** Saved data entries **
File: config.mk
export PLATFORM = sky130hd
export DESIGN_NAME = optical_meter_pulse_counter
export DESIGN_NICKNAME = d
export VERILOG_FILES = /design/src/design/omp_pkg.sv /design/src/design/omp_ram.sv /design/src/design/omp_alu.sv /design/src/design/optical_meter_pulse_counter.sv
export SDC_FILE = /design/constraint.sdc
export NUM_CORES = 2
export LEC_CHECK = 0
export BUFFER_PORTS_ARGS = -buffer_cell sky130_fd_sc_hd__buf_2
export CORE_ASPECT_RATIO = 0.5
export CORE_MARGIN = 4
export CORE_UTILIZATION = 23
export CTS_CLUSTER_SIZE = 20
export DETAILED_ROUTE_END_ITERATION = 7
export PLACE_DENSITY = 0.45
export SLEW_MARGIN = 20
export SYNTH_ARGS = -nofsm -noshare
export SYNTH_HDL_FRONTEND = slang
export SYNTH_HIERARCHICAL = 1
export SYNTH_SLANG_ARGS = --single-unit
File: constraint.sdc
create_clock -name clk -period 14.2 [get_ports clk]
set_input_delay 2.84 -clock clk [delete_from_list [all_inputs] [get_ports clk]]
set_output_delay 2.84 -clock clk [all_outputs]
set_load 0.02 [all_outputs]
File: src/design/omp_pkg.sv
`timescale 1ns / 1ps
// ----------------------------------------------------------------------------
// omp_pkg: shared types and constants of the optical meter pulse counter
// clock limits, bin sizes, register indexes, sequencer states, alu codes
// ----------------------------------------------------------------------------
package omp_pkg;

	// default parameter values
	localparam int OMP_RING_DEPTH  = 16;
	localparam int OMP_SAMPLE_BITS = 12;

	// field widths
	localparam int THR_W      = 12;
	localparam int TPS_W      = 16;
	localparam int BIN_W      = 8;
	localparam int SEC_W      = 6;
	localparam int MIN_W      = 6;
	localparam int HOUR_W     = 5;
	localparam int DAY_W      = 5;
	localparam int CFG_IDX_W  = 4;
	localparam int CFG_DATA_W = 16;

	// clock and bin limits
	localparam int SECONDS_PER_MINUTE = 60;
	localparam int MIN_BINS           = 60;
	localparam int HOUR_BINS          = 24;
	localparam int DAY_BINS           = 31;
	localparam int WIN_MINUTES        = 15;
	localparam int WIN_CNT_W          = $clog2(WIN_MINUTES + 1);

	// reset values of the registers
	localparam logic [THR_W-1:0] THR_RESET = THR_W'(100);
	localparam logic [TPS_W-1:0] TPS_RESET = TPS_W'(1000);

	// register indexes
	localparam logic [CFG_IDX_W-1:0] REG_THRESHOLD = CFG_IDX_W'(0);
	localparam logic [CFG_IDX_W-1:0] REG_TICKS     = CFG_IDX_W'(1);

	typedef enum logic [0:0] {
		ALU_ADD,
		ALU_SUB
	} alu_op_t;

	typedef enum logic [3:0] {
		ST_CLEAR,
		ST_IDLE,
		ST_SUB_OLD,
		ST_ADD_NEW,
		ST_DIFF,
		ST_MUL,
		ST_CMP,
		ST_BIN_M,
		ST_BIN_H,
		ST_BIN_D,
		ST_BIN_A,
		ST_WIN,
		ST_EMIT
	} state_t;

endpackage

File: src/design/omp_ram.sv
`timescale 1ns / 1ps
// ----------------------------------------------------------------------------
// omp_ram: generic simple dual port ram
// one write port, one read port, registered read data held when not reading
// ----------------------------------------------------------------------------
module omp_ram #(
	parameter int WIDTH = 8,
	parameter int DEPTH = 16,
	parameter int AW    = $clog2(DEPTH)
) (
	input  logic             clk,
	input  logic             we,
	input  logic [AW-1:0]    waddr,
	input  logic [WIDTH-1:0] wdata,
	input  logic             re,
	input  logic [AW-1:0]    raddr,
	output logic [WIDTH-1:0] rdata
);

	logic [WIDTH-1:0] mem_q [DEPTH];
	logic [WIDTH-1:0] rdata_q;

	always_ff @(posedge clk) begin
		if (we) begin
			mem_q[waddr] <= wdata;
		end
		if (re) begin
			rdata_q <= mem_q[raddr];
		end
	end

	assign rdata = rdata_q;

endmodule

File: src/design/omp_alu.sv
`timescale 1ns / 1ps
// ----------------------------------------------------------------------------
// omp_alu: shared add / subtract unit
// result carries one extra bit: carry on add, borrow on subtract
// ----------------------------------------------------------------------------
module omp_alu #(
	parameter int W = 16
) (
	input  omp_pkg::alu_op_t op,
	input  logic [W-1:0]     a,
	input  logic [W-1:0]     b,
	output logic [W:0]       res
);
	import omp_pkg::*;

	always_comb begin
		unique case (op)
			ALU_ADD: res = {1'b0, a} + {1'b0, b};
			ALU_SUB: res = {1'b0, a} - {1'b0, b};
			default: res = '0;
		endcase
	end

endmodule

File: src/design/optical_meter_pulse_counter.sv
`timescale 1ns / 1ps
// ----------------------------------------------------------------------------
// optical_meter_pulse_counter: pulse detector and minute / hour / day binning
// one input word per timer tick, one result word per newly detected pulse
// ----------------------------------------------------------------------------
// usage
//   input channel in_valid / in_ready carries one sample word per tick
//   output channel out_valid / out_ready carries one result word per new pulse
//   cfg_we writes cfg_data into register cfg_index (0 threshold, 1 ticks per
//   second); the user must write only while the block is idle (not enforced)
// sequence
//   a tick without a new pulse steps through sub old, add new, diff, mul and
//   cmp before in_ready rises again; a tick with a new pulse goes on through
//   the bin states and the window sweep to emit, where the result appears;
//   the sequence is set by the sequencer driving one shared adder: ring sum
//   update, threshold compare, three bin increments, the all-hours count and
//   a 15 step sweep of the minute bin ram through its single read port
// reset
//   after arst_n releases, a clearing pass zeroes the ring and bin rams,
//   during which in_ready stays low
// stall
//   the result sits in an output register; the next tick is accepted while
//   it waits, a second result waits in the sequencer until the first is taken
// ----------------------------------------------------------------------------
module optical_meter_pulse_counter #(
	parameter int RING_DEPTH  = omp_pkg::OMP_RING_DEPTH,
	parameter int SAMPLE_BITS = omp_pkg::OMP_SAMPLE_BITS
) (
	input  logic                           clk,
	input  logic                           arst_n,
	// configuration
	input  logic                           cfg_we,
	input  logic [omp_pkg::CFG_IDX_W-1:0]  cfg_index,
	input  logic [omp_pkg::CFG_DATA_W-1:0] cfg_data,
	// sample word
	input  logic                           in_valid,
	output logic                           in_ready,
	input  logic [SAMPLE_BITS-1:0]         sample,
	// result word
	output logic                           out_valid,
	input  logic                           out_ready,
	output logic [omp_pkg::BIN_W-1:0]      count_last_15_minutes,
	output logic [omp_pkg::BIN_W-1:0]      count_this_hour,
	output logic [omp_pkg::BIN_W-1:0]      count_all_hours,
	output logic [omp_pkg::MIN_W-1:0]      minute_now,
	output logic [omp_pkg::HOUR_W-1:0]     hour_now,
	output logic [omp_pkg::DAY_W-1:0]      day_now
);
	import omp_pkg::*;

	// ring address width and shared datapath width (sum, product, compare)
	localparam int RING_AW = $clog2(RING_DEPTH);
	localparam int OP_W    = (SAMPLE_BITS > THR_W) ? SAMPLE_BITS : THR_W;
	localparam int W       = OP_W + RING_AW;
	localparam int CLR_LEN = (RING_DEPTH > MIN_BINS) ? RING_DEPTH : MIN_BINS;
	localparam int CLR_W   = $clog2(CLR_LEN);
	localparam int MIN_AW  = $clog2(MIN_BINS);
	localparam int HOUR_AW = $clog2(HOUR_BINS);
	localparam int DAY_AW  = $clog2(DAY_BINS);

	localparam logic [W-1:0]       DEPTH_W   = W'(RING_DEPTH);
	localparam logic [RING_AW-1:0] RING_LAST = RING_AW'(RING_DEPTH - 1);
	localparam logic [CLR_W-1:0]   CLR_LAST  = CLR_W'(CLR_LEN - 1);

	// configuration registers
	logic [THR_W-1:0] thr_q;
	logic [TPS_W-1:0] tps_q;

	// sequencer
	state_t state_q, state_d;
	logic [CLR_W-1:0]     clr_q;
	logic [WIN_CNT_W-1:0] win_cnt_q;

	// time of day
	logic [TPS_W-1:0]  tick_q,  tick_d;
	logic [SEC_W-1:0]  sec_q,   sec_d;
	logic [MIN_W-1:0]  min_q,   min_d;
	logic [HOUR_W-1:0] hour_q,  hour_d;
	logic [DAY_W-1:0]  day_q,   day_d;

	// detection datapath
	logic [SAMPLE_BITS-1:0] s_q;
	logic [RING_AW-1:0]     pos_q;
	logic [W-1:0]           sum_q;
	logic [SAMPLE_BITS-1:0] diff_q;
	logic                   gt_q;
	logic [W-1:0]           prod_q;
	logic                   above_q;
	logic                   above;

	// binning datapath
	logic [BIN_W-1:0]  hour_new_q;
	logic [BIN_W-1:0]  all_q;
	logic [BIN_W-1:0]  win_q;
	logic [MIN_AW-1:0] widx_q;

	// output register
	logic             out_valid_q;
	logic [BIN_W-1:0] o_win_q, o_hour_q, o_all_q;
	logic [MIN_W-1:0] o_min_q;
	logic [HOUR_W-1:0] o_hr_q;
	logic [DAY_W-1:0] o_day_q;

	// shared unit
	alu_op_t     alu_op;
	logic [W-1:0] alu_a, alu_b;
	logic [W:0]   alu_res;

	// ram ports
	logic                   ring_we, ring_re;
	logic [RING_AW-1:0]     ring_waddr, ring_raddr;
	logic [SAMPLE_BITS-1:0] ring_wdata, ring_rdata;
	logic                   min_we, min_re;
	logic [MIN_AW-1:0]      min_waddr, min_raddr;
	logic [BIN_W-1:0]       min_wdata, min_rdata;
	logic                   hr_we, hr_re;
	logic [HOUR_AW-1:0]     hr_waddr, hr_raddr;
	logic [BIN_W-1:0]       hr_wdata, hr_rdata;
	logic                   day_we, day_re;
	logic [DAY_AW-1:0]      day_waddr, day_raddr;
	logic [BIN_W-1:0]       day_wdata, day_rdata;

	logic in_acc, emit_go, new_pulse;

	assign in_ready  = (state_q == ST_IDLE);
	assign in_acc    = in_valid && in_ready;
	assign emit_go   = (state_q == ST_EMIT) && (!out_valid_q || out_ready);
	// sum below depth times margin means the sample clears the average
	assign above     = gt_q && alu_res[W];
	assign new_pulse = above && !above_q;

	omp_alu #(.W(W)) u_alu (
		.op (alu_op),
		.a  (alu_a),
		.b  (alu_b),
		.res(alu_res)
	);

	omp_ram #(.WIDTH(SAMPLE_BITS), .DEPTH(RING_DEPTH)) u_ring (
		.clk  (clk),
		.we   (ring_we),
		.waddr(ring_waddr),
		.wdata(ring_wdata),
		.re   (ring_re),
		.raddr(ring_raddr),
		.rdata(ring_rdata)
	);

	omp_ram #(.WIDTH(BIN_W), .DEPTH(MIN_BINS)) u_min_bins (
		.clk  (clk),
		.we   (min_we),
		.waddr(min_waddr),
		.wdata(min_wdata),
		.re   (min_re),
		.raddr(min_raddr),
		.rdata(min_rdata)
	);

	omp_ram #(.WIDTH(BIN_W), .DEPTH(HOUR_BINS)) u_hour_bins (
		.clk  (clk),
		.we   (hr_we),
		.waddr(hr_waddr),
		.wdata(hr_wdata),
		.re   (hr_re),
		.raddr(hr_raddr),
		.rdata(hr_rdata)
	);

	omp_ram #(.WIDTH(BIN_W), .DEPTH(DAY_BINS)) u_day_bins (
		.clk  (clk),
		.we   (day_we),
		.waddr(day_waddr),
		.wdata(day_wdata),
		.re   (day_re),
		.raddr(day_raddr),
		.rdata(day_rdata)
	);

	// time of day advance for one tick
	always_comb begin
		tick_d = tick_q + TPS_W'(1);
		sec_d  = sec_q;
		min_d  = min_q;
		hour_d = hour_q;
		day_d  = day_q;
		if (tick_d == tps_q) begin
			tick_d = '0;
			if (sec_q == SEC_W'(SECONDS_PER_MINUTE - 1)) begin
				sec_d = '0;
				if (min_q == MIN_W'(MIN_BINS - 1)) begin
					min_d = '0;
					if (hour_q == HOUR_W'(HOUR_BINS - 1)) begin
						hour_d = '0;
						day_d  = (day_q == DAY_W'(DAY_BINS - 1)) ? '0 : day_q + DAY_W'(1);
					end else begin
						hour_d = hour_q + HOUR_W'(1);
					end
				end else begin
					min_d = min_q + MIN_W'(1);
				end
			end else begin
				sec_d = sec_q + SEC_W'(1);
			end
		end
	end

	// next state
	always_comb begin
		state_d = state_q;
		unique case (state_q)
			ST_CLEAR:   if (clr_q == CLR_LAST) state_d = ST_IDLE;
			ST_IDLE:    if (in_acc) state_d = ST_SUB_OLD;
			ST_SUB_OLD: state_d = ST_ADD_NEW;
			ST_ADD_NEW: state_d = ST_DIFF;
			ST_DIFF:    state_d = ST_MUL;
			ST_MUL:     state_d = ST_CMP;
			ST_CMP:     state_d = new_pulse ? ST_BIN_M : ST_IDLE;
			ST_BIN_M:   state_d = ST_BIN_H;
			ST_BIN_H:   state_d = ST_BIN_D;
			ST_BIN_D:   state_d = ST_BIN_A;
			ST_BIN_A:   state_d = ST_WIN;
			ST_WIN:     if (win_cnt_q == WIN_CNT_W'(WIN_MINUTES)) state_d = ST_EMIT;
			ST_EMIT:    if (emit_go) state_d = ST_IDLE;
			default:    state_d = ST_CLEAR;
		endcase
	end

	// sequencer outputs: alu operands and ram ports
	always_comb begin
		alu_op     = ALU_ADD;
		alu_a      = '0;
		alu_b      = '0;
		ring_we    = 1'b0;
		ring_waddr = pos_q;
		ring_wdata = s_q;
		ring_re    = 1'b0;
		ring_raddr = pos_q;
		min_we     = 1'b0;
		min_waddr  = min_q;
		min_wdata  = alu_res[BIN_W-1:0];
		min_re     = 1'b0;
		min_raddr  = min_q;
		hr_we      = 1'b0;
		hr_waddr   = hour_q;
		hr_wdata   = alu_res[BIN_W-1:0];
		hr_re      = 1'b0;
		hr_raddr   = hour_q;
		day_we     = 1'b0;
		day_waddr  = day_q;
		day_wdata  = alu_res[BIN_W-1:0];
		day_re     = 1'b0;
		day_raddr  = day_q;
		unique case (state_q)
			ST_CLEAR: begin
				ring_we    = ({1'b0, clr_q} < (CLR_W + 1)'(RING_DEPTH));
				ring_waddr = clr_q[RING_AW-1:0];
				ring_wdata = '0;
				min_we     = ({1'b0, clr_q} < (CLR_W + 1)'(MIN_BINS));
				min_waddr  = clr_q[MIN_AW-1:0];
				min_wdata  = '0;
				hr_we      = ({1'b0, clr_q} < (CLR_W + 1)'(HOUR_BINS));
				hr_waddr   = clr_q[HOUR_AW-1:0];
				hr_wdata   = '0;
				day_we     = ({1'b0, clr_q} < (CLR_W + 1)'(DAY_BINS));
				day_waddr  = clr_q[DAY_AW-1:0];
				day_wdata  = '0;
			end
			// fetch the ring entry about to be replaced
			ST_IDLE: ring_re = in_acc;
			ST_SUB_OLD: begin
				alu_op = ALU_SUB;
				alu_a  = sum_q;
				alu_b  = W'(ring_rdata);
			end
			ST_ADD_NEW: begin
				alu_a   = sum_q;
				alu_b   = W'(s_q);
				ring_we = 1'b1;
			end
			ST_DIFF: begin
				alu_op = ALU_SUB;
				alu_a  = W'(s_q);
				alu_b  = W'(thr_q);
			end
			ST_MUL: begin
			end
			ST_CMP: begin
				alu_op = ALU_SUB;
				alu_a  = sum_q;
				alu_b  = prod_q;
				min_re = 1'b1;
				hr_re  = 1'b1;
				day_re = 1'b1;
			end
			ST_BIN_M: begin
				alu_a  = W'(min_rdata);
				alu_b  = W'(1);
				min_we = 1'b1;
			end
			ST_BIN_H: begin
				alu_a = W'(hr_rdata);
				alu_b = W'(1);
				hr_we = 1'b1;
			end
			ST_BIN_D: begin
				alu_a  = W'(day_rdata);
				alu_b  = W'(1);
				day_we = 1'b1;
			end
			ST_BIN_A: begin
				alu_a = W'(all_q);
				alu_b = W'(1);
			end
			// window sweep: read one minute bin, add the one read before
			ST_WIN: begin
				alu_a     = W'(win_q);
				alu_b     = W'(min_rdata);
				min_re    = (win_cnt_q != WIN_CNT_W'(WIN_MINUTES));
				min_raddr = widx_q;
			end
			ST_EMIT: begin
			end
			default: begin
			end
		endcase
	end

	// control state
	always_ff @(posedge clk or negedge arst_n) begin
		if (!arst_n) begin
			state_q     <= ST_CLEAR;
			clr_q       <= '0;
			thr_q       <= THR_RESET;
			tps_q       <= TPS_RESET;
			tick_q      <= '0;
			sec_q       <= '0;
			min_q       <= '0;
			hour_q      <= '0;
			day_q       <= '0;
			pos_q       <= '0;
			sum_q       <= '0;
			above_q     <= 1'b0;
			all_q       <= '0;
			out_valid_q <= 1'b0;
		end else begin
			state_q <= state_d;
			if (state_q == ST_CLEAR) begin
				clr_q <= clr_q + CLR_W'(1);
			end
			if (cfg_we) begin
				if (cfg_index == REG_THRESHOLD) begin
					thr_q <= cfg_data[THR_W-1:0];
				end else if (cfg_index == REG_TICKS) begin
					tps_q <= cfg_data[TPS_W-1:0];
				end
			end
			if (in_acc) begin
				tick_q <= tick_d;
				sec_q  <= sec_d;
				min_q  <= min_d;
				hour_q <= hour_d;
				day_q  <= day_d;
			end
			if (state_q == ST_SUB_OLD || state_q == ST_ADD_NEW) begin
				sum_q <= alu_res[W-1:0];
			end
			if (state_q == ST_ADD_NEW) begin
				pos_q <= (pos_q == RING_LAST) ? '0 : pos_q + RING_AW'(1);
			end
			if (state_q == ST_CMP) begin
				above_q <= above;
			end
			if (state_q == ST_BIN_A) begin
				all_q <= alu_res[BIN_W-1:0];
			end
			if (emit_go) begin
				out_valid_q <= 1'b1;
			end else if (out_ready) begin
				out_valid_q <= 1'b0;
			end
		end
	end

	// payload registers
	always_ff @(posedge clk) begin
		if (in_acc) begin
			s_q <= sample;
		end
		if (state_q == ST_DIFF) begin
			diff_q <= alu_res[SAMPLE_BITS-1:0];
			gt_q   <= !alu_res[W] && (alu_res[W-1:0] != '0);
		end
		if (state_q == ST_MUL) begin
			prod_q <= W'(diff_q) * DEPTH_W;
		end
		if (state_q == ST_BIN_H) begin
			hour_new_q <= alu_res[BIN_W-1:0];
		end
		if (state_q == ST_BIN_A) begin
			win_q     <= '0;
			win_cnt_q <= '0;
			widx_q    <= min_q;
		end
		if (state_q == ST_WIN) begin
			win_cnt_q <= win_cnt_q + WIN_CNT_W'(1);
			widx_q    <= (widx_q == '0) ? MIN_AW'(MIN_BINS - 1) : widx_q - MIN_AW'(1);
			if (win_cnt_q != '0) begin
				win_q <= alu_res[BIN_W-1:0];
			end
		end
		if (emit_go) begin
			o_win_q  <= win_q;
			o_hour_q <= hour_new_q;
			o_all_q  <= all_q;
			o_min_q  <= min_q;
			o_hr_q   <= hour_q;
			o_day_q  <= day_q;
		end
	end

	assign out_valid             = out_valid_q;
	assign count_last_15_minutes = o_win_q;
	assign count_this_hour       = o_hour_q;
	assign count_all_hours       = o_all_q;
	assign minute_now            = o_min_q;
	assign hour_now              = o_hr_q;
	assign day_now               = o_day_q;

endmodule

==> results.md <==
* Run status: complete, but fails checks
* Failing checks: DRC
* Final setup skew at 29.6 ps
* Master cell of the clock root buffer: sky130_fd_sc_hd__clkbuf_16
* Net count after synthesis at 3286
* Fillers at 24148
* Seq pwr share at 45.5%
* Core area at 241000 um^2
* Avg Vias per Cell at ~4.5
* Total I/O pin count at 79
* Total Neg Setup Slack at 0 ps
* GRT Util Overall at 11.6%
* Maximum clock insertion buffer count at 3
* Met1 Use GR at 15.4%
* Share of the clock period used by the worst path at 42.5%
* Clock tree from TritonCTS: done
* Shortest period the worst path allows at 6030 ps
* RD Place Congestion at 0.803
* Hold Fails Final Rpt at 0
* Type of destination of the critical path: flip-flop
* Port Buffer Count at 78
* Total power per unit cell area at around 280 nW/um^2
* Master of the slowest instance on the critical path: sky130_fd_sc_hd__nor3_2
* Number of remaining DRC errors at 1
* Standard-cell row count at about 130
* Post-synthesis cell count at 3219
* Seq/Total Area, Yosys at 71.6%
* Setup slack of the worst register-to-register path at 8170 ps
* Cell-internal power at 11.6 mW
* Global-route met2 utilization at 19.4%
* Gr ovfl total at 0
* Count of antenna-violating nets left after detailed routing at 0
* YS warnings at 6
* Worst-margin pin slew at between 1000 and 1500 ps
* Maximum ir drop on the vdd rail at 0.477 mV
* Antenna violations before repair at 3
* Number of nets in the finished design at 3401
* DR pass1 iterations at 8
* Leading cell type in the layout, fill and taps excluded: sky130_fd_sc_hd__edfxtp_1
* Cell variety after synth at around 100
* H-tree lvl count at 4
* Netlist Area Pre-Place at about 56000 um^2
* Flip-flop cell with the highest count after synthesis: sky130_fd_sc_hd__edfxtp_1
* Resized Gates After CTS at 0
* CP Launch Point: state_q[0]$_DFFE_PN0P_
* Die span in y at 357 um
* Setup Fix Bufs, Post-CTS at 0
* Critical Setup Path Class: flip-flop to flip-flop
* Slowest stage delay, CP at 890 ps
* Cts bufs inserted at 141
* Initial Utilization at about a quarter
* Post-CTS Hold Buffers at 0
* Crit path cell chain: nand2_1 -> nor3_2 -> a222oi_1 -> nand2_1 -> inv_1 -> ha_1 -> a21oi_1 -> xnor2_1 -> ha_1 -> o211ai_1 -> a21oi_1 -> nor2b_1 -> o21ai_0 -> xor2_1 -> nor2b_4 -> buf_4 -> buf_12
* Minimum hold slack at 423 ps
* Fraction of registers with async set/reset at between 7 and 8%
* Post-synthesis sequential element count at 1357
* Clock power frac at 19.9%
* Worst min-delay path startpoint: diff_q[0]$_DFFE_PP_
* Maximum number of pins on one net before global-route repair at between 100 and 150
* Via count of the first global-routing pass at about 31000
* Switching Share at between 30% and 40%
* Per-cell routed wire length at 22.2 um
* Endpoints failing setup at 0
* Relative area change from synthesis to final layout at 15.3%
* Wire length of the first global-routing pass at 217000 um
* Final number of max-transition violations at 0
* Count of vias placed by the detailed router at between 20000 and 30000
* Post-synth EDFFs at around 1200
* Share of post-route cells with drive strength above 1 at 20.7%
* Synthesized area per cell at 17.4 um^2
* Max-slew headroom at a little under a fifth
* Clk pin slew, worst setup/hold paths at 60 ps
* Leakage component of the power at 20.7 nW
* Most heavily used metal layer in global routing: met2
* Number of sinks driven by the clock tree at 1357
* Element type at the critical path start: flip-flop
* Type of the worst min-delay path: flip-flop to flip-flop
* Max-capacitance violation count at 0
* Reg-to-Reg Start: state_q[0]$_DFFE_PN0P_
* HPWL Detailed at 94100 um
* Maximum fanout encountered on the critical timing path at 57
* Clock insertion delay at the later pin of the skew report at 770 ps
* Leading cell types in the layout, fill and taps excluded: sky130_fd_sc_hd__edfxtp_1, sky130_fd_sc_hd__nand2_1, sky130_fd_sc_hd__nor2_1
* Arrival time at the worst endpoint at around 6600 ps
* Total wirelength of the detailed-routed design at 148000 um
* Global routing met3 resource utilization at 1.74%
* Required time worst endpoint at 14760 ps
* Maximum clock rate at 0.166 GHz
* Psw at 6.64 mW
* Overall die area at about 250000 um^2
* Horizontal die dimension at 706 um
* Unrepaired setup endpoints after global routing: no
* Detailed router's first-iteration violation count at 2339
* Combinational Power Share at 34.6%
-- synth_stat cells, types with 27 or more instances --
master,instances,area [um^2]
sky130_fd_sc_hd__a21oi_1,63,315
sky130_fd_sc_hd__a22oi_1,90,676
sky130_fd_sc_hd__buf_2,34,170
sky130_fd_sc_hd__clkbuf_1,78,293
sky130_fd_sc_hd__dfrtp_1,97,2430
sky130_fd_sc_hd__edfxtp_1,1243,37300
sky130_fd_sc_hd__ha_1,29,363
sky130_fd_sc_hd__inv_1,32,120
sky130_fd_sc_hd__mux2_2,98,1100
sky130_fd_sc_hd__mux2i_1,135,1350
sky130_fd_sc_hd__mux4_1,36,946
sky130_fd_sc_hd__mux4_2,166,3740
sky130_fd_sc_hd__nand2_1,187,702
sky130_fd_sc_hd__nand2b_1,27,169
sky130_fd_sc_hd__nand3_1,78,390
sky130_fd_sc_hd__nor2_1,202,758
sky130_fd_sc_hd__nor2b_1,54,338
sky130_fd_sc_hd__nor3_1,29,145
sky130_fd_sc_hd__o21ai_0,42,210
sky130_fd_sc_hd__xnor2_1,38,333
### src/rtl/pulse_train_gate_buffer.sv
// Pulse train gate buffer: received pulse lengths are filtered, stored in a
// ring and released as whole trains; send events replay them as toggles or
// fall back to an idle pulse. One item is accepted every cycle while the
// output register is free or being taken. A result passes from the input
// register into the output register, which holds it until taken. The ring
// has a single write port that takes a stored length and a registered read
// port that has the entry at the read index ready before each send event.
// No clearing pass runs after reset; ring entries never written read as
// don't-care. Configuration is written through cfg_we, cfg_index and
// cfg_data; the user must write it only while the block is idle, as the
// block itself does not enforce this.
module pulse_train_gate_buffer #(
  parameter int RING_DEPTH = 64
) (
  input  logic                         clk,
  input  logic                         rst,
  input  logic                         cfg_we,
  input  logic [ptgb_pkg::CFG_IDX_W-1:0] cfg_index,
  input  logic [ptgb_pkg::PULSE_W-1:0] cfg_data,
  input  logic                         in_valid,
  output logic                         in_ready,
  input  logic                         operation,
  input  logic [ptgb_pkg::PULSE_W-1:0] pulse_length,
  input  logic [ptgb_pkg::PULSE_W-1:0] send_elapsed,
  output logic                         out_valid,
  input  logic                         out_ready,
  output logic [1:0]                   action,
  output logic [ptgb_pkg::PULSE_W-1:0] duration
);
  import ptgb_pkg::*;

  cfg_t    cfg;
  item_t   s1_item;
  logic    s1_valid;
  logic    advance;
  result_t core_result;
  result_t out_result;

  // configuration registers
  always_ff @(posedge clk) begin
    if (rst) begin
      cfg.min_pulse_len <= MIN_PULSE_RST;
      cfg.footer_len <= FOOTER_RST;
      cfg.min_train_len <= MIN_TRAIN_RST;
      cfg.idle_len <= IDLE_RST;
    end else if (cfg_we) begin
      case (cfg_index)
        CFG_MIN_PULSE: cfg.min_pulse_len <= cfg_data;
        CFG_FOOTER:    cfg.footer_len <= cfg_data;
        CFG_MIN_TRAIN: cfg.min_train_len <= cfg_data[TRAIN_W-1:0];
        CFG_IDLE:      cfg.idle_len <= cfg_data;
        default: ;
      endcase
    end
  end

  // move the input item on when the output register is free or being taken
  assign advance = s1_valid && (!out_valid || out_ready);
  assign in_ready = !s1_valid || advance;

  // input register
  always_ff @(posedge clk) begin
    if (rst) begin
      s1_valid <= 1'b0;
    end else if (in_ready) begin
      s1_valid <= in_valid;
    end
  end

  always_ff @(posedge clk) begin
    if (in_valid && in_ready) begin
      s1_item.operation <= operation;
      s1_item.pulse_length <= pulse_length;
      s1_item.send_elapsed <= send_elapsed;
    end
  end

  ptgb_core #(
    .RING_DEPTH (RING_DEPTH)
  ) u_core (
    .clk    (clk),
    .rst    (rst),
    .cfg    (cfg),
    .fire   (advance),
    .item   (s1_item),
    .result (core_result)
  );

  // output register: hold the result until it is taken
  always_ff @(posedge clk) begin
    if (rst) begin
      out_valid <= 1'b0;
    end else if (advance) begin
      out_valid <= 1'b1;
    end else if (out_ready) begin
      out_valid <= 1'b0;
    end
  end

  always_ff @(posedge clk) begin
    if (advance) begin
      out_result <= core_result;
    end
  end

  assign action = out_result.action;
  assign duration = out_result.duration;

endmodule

** Your objective **
Each line in the records above with "shared" must be returned.

** Task result **
// omp_pkg: shared types and constants of the optical meter pulse counter
// omp_alu: shared add / subtract unit
//   the sequence is set by the sequencer driving one shared adder: ring sum
	// ring address width and shared datapath width (sum, product, compare)
	// shared unit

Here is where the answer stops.